A definition of a ‘near-perfect’ match is needed, and this is (somewhat arbitrarily) deemed to be when $\rho$ exceeds 0.95. Certainly two ordinations from similarity matrices that are correlated at this level will be virtually indistinguishable and could not lead to different interpretation of the patterns. The requirement is therefore to find the smallest possible species subset whose Bray-Curtis similarity matrix correlates at least at $\rho = 0.95$ with the (fixed) similarity matrix for the full set of species.

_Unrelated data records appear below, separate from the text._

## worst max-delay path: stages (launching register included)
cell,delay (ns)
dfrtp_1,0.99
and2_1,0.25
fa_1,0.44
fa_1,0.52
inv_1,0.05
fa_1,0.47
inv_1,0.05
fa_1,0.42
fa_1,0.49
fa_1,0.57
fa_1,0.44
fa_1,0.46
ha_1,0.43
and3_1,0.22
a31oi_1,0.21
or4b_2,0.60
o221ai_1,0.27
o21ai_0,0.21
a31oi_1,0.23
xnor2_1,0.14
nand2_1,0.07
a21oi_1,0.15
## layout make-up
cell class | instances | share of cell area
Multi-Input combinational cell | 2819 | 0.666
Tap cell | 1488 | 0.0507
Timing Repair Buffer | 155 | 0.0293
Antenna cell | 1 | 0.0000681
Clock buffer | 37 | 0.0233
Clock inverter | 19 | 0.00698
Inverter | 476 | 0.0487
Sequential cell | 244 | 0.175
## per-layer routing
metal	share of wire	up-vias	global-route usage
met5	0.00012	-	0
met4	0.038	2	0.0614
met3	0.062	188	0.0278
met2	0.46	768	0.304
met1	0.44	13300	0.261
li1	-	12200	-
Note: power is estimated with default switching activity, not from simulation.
**config.mk**
```make
export PLATFORM = sky130hd
export DESIGN_NAME = utf8_to_utf16_transcoder_unit
export DESIGN_NICKNAME = d
export VERILOG_FILES = /design/src/rtl/u8u16_pkg.sv /design/src/rtl/utf8_to_utf16_transcoder_unit.sv
export VERILOG_INCLUDE_DIRS = /design/src /design/src/rtl
export SDC_FILE = /design/constraint.sdc
export NUM_CORES = 1
export LEC_CHECK = 0
export BUFFER_PORTS_ARGS = -buffer_cell sky130_fd_sc_hd__buf_4
export CAP_MARGIN = 0
export CORE_MARGIN = 2
export CORE_UTILIZATION = 60
export DETAILED_ROUTE_END_ITERATION = 8
export PLACE_DENSITY = 0.78
export REMOVE_ABC_BUFFERS = 1
export SETUP_SLACK_MARGIN = 0.5
export SYNTH_ARGS = -nofsm -noshare
export SYNTH_HDL_FRONTEND = slang
export SYNTH_SLANG_ARGS = --single-unit
```
**constraint.sdc**
```tcl
create_clock -name clock -period 11.9 [get_ports clock]
set_input_delay 2.38 -clock clock [delete_from_list [all_inputs] [get_ports clock]]
set_output_delay 2.38 -clock clock [all_outputs]
set_load 0.01 [all_outputs]
```
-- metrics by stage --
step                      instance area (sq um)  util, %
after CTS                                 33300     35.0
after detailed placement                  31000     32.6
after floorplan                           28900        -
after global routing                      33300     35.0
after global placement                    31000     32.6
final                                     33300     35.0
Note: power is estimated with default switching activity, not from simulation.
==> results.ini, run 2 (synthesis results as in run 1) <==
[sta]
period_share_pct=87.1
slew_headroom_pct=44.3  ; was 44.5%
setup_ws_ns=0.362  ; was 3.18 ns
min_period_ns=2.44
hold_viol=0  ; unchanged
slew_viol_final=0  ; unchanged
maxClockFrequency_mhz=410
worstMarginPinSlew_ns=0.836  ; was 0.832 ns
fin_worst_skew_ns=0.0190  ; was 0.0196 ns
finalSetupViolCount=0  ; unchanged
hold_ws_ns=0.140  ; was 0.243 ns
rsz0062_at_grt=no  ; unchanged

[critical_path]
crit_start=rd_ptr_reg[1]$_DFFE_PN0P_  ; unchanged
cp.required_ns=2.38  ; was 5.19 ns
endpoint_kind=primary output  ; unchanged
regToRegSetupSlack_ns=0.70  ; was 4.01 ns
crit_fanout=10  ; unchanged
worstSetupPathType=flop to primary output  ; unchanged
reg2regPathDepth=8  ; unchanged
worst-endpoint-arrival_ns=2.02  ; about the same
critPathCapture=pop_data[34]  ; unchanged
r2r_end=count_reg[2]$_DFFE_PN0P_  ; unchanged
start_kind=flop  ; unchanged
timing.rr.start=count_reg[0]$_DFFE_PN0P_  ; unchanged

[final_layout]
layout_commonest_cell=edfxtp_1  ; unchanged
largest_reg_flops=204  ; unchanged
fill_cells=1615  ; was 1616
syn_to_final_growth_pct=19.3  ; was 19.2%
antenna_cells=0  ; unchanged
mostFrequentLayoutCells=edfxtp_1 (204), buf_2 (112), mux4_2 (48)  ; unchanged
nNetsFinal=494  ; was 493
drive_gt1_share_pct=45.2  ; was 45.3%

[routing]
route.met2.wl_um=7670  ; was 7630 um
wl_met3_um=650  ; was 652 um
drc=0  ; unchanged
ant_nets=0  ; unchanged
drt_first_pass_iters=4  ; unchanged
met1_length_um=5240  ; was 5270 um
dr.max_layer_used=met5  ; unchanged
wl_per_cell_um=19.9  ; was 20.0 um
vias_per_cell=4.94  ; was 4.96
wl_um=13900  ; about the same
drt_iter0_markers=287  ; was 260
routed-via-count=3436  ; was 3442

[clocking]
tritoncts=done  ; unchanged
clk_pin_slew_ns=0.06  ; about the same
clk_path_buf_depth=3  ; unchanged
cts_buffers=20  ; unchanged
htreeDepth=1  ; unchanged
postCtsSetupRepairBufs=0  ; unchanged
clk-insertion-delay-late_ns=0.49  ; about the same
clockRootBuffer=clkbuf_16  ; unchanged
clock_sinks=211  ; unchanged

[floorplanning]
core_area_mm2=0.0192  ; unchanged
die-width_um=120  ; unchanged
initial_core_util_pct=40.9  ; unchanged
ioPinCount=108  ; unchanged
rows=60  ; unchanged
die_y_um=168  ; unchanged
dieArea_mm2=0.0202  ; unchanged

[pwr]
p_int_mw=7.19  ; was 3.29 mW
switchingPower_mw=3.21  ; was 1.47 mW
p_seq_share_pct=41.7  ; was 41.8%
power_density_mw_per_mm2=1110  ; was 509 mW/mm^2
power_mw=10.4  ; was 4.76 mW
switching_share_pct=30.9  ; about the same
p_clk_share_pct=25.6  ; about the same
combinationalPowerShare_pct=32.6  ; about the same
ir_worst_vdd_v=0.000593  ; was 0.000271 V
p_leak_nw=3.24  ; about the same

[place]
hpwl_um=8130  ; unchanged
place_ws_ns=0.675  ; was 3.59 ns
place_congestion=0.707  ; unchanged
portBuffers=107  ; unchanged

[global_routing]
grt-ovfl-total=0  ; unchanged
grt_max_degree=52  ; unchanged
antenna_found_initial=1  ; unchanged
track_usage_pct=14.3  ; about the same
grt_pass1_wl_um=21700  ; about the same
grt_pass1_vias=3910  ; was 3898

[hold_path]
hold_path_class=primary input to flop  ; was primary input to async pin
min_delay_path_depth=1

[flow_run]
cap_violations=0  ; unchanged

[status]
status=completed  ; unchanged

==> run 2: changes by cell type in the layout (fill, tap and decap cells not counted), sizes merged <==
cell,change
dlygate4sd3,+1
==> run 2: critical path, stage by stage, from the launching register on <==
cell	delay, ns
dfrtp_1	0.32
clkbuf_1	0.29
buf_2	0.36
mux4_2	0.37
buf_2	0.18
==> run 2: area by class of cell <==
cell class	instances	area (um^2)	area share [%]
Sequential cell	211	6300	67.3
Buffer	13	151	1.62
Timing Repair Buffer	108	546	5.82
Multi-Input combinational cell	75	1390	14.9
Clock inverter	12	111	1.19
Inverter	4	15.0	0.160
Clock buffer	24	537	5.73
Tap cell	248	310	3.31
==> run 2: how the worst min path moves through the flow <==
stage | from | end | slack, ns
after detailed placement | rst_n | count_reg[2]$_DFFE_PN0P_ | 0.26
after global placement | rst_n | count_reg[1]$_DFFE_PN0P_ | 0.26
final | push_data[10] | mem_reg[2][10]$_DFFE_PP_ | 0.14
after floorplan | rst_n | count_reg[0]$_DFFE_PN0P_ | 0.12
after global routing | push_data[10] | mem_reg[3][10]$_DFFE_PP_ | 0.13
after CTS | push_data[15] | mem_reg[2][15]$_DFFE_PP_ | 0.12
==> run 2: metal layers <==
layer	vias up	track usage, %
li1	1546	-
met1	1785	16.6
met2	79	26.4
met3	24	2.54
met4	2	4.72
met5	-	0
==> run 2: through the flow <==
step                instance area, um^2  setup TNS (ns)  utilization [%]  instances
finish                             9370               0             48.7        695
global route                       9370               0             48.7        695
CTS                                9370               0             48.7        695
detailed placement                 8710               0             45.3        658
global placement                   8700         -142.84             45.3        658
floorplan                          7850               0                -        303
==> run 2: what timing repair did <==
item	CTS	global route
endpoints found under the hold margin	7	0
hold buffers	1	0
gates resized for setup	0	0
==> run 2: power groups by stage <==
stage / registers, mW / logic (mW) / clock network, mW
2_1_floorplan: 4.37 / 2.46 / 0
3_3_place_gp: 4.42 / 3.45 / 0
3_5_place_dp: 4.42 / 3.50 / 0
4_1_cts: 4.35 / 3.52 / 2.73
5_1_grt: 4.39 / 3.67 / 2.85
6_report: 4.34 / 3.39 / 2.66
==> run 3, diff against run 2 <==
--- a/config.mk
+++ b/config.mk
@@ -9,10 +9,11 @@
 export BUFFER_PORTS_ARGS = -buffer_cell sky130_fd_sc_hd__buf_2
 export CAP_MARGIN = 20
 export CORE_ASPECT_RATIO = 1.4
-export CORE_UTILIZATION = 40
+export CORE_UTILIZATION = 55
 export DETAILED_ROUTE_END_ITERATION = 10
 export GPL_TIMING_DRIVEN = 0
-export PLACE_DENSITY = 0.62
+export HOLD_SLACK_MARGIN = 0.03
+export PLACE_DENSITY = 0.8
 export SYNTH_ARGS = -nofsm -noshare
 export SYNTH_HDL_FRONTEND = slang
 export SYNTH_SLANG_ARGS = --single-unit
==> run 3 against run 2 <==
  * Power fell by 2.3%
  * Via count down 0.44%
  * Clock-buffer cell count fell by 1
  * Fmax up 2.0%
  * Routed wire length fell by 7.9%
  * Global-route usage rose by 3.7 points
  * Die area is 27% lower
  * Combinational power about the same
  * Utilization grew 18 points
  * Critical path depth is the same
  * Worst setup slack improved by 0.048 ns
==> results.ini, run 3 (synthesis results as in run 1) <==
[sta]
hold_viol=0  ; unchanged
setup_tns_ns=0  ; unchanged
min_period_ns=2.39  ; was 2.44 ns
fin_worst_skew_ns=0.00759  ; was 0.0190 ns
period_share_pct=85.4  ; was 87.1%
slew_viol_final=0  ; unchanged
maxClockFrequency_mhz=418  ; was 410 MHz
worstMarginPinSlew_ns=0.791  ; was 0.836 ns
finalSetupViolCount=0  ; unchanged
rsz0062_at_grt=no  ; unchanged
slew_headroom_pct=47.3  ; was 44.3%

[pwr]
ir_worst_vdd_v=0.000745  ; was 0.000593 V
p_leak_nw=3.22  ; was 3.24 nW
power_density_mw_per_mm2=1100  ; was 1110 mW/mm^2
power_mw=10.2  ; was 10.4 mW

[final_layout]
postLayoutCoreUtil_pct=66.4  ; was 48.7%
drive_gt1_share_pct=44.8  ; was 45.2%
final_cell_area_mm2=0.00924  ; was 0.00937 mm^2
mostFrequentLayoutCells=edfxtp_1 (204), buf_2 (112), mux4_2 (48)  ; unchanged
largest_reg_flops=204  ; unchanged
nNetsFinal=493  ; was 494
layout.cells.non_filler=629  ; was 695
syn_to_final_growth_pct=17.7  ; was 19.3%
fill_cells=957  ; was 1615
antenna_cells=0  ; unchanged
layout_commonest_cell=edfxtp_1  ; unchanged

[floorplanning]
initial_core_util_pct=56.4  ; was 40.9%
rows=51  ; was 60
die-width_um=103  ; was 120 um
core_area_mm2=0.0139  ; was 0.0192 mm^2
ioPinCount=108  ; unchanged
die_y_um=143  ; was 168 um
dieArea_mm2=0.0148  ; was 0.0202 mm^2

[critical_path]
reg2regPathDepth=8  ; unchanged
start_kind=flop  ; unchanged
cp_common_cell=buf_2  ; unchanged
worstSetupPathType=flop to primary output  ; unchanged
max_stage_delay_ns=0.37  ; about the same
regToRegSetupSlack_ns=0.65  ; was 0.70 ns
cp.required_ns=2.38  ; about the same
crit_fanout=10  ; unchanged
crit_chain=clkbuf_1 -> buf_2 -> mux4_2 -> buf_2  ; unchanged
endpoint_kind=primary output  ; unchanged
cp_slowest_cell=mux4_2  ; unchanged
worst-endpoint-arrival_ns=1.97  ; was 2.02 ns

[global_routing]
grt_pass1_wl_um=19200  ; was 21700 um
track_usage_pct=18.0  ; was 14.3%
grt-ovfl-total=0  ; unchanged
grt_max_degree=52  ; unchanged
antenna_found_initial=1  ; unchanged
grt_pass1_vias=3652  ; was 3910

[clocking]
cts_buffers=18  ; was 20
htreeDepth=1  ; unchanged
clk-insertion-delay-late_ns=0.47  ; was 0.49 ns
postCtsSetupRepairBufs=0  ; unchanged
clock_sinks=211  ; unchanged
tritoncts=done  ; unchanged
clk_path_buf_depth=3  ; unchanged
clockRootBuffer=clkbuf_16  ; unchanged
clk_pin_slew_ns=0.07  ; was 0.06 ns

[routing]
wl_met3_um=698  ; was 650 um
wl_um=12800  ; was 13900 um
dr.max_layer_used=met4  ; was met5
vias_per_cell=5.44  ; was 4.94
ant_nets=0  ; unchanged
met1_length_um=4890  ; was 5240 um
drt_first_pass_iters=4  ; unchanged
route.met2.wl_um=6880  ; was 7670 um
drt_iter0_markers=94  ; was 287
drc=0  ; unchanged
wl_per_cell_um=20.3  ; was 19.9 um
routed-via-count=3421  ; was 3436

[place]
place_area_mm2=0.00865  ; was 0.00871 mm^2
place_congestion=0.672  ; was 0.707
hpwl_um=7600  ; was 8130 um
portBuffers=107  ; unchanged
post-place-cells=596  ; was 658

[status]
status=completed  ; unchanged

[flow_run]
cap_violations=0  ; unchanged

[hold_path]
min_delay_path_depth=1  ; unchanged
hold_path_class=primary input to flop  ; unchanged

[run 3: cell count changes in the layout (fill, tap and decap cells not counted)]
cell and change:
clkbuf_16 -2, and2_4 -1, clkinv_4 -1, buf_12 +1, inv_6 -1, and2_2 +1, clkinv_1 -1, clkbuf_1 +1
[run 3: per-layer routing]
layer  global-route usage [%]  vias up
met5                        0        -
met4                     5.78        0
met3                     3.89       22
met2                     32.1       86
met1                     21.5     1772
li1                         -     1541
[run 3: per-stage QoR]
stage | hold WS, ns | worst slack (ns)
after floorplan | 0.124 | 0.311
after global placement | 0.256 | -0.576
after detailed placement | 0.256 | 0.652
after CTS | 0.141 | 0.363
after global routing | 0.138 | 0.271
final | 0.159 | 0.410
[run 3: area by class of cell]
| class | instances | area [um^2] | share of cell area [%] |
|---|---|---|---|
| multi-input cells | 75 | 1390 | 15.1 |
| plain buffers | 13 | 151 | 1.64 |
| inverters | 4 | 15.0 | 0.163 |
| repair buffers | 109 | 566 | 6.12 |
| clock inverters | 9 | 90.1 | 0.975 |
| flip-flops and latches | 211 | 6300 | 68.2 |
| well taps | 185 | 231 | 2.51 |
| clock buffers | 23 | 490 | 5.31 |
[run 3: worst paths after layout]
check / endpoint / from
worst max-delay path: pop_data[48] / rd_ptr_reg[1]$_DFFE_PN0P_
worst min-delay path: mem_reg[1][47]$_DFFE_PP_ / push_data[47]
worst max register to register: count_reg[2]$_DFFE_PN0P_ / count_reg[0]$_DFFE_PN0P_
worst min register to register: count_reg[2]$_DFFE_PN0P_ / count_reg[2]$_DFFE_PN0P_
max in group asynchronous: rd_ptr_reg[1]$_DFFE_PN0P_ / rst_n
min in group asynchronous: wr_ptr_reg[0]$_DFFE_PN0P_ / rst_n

There is a major snag, however, to carrying over the Bio-Env approach to this context. A search through all possible subsets of 125 species involves: 125 possibilities for a single species, $ _ {125} C _ 2 ( = 125 \times 124 / 2 ) $ pairs of species, $_{125}C _ 3 ( = 125 \times 124 \times 123 / 6) $ triples, etc., and this number clearly gets rapidly out of control. In fact a full search would need to look at $2 ^ {125} – 1$ possible combinations, an exceedingly large number!
 

Stepwise procedure

One way round the problem is to search not over every possible combination but some more limited space, and the natural choice here is a stepwise algorithm which operates sequentially and involves both forward and backward-stepping phases. At each stage, a selection is made of the best single species to add to or drop from the existing selected set. Typically, the procedure will start with a null set, picking the best single variable (maximising $\rho$), then adding a second variable which gives the best combination with the first, then adding a third to the existing pair. The backward elimination phase then intervenes, to check whether the first selected variable can now be dropped, the combination of second and third selections alone not having been considered before. The forward selection phase returns and the algorithm proceeds in this fashion until no further improvement is possible by the addition of a single variable to the existing set or, more likely here, the stopping criterion is met ($\rho$ exceeds 0.95). In order fully to clarify the alternation of forward and backward stepping phases, Table 16.1 describes a purely hypothetical (and unrealistically convoluted) search over 6 variables. Analogously to the MDS algorithm of Chapter 6, it is quite possible that such an iterative search procedure will get trapped in a local optimum and miss the true best solution; only a minute fraction of the vast search space is ever examined. Thus, it may be helpful to begin the search at several, different, random starting points, i.e. to start sequential addition or deletion from an existing, randomly selected set of half a dozen (say) of the species.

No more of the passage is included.